> **What this task involves**
Your task is to find every line of the data that holds the string "before" and copy it.

*** Opening Data ***

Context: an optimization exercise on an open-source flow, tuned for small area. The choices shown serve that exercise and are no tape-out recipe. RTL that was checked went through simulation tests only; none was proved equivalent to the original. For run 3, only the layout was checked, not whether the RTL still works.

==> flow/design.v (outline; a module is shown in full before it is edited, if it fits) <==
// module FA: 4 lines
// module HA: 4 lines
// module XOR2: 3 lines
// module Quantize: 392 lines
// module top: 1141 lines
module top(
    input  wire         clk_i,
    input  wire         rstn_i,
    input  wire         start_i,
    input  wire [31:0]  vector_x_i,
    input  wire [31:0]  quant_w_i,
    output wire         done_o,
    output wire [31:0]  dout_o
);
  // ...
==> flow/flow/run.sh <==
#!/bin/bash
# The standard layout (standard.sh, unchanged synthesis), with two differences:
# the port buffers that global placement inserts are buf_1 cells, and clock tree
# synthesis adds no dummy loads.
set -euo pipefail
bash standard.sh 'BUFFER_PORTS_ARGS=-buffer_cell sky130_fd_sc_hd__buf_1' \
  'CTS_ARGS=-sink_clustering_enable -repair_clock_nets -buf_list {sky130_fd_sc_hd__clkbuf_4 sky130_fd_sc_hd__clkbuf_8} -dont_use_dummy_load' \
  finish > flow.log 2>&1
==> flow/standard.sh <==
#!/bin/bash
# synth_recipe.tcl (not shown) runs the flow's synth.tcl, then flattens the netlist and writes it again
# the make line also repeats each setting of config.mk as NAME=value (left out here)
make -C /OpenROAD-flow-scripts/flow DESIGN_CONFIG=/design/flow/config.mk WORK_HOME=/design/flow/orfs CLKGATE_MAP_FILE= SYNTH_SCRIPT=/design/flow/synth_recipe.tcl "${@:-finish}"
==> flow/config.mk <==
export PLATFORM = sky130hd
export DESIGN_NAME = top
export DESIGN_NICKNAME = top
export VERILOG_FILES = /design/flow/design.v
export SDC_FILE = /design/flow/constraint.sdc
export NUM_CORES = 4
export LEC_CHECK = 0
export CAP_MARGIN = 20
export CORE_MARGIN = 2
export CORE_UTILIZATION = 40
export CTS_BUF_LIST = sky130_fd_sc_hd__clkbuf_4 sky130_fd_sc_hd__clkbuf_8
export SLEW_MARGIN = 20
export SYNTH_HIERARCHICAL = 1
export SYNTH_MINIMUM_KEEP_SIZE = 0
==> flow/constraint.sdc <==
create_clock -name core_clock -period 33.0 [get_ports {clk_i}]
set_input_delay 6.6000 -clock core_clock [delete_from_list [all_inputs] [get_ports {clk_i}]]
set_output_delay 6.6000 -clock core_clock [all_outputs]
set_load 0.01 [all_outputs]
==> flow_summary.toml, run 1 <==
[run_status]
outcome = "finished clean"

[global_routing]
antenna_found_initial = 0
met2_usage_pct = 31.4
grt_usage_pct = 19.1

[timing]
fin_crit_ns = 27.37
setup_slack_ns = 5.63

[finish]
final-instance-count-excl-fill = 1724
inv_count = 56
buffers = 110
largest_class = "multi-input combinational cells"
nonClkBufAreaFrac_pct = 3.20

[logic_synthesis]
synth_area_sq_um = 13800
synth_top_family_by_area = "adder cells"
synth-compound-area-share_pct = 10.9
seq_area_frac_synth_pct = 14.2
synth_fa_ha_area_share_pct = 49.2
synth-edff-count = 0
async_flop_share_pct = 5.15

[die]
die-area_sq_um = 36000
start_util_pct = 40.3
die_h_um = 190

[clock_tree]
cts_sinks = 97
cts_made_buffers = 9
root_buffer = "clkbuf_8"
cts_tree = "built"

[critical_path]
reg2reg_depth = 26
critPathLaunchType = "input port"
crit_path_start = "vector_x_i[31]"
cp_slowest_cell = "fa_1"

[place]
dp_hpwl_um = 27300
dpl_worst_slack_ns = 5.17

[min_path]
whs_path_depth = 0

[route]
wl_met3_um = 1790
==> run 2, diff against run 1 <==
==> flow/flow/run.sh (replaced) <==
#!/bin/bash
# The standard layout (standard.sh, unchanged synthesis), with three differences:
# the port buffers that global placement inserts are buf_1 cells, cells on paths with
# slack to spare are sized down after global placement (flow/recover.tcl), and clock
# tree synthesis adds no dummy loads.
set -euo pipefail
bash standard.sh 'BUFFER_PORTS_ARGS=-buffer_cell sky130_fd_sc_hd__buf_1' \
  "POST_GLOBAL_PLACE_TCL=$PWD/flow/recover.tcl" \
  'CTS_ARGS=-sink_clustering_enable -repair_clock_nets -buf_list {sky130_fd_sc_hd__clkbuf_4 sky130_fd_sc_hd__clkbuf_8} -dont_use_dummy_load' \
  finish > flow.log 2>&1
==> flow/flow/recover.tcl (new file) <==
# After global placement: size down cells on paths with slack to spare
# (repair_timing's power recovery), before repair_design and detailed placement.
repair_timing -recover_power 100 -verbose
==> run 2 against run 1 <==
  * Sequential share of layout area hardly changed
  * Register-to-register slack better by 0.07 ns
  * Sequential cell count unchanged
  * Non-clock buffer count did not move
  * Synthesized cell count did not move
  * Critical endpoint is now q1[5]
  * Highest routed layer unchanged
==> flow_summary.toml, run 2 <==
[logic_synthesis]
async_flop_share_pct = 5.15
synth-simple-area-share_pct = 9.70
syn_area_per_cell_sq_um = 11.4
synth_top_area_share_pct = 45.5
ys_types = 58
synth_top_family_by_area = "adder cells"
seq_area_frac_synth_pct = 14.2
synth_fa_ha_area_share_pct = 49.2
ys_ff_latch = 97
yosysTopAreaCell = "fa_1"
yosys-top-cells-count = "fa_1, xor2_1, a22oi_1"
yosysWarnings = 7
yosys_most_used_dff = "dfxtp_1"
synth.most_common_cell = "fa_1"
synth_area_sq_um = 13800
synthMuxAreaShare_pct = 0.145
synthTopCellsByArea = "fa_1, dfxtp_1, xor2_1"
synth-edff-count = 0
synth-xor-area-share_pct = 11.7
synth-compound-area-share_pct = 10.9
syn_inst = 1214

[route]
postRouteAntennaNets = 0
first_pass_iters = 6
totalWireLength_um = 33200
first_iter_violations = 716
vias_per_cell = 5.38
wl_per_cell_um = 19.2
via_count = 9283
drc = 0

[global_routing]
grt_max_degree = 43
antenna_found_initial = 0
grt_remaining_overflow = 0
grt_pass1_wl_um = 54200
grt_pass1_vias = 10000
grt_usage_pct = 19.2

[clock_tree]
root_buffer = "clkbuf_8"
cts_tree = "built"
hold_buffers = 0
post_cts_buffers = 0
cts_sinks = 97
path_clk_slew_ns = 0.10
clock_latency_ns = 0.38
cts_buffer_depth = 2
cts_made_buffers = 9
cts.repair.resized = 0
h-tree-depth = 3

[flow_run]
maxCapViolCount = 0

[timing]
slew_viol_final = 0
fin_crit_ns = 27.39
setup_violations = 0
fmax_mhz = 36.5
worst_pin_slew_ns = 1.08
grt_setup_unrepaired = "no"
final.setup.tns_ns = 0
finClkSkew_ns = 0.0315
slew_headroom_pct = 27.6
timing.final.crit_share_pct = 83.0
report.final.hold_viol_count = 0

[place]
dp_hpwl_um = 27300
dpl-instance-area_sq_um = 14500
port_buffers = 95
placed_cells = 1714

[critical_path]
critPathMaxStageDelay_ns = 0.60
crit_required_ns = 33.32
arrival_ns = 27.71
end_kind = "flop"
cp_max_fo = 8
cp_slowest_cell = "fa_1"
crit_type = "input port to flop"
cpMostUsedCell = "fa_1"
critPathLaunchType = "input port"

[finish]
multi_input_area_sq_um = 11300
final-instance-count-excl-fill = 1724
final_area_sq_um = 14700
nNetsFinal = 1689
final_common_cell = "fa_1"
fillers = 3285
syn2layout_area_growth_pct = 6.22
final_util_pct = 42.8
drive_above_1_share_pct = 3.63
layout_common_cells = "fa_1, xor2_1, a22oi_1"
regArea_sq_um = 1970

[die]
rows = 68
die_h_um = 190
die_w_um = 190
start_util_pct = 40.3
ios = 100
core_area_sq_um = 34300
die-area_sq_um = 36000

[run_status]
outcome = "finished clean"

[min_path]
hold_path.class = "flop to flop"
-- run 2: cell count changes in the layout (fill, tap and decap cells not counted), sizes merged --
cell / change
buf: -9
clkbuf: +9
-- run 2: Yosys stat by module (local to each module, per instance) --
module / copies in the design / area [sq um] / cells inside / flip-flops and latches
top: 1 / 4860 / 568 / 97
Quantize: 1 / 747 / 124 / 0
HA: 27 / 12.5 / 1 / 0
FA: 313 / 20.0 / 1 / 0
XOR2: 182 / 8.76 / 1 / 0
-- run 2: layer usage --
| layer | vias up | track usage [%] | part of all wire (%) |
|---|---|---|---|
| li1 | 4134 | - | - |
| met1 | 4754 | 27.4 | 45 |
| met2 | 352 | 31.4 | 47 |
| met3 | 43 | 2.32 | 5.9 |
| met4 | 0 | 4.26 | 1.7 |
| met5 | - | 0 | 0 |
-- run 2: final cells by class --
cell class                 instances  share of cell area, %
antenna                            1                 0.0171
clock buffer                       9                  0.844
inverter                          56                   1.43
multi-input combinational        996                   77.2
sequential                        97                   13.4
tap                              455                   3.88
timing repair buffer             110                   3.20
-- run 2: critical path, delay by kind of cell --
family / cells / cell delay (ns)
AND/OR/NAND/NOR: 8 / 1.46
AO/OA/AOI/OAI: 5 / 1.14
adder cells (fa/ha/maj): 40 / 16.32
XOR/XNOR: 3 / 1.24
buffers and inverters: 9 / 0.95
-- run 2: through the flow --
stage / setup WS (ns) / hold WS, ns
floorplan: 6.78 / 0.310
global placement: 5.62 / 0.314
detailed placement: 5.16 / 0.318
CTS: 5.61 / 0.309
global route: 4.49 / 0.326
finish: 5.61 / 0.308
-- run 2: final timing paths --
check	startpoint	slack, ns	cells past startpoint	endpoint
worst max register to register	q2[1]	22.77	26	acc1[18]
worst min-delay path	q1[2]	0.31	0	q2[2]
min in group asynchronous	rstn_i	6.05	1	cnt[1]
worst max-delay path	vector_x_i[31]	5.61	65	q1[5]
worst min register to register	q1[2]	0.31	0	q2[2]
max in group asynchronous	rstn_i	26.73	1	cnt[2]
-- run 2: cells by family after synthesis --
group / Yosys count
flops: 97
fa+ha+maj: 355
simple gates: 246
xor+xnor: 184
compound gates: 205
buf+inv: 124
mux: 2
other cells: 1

*** Closing Data ***

> **Solution to this exercise**
==> flow/design.v (outline; a module is shown in full before it is edited, if it fits) <==
# (repair_timing's power recovery), before repair_design and detailed placement.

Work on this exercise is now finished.